The 2018 Africa T20 Cup was the fourth and final edition of the Africa T20 Cup, a Twenty20 cricket tournament. It was held in South Africa in September 2018, as a curtain-raiser to the 2018–19 South African domestic season. Provincial side KwaZulu-Natal Inland were the defending champions.

Organised by Cricket South Africa, the tournament was played between twenty teams. Sixteen of these teams had participated in previous years – thirteen South African provincial teams, national representative sides of Kenya, Namibia and Zimbabwe – and they were joined by South African teams Limpopo and Mpumalanga along with Nigeria and Uganda.

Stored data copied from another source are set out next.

[src/rtl/nibble_serial_adder.sv]
// Multi-cycle WIDTH-bit adder: one 4-bit carry look-ahead nibble per clock, carry held between
// nibbles, start/busy/done handshake. WIDTH must be a multiple of 4 and at least 4.
module nibble_serial_adder #(
  parameter int unsigned WIDTH = 16
) (
  input  logic             clk,
  input  logic             rst,
  input  logic             start,
  input  logic [WIDTH-1:0] A,
  input  logic [WIDTH-1:0] B,
  input  logic             c,
  output logic             busy,
  output logic             done,
  output logic [WIDTH-1:0] S,
  output logic             C
);

  localparam int unsigned N    = WIDTH / 4;
  localparam int unsigned IdxW = (N > 1) ? $clog2(N) : 1;

  typedef enum logic [1:0] {StIdle, StRun, StDone} state_e;

  state_e            state_q, state_d;
  logic [WIDTH-1:0]  a_q, a_d;
  logic [WIDTH-1:0]  b_q, b_d;
  logic [WIDTH-1:0]  sum_q, sum_d;
  logic              carry_q, carry_d;
  logic [IdxW-1:0]   idx_q, idx_d;
  logic [WIDTH-1:0]  s_q, s_d;
  logic              c_q, c_d;

  logic [3:0]        a_nib, b_nib, p, g, s_nib;
  logic [4:0]        cy;
  logic [WIDTH-1:0]  sum_new;
  logic              last;

  // Nibble slice, CLA nibble adder, and merge of the new sum nibble into the working sum.
  always_comb begin
    a_nib   = '0;
    b_nib   = '0;
    sum_new = sum_q;
    for (int k = 0; k < N; k++) begin
      if (idx_q == IdxW'(k)) begin
        a_nib = a_q[4*k +: 4];
        b_nib = b_q[4*k +: 4];
      end
    end
    p     = a_nib ^ b_nib;
    g     = a_nib & b_nib;
    cy[0] = carry_q;
    cy[1] = g[0] | (p[0] & cy[0]);
    cy[2] = g[1] | (p[1] & g[0]) | (p[1] & p[0] & cy[0]);
    cy[3] = g[2] | (p[2] & g[1]) | (p[2] & p[1] & g[0]) | (p[2] & p[1] & p[0] & cy[0]);
    cy[4] = g[3] | (p[3] & g[2]) | (p[3] & p[2] & g[1]) | (p[3] & p[2] & p[1] & g[0])
          | (p[3] & p[2] & p[1] & p[0] & cy[0]);
    s_nib = p ^ cy[3:0];
    for (int k = 0; k < N; k++) begin
      if (idx_q == IdxW'(k)) sum_new[4*k +: 4] = s_nib;
    end
    last = (idx_q == IdxW'(N - 1));
  end

  always_comb begin
    state_d = state_q;
    a_d     = a_q;
    b_d     = b_q;
    sum_d   = sum_q;
    carry_d = carry_q;
    idx_d   = idx_q;
    s_d     = s_q;
    c_d     = c_q;
    case (state_q)
      StIdle: begin
        if (start) begin
          a_d     = A;
          b_d     = B;
          sum_d   = '0;
          carry_d = c;
          idx_d   = '0;
          state_d = StRun;
        end
      end
      StRun: begin
        sum_d   = sum_new;
        carry_d = cy[4];
        idx_d   = idx_q + 1'b1;
        if (last) begin
          s_d     = sum_new;
          c_d     = cy[4];
          idx_d   = '0;
          state_d = StDone;
        end
      end
      StDone:  state_d = StIdle;
      default: state_d = StIdle;
    endcase
  end

  always_ff @(posedge clk) begin
    if (rst) begin
      state_q <= StIdle;
      a_q     <= '0;
      b_q     <= '0;
      sum_q   <= '0;
      carry_q <= 1'b0;
      idx_q   <= '0;
      s_q     <= '0;
      c_q     <= 1'b0;
    end else begin
      state_q <= state_d;
      a_q     <= a_d;
      b_q     <= b_d;
      sum_q   <= sum_d;
      carry_q <= carry_d;
      idx_q   <= idx_d;
      s_q     <= s_d;
      c_q     <= c_d;
    end
  end

  assign busy = (state_q != StIdle);
  assign done = (state_q == StDone);
  assign S    = s_q;
  assign C    = c_q;

endmodule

The invitation was initially extended to Ghana, but they declined.

Uganda's captain, Roger Mukasa, said it would give the team "a priceless chance to get international exposure" ahead of the 2018 ICC World Cricket League Division Three tournament.

On the opening day of the tournament, Marco Marais scored an unbeaten century for Border against Namibia in Group C. In Group D, Shane Dadswell scored 98 runs from 34 balls for North West, which Cricket South Africa described as "the performance of the day". On the second day, Marais scored his second century, making 106 not out. Wihan Lubbe also scored a century, batting for North West against Limpopo in Group D. In the same match, North West scored 262 runs, the second-highest score in T20 cricket.

Following the conclusion of the group stage of the tournament, Easterns, Gauteng, Border and North West had all progressed to the semi-finals of the competition. Gauteng and North West were drawn together in the first semi-final, with Border and Easterns playing each other in the second semi-final. The matches took place at Buffalo Park in East London.

In the first semi-final, Gauteng beat North West by 27 runs to progress to the final. They were joined by Border, after they beat Easterns by 7 wickets in the second semi-final. Gauteng won the tournament, beating Border by three wickets in the final.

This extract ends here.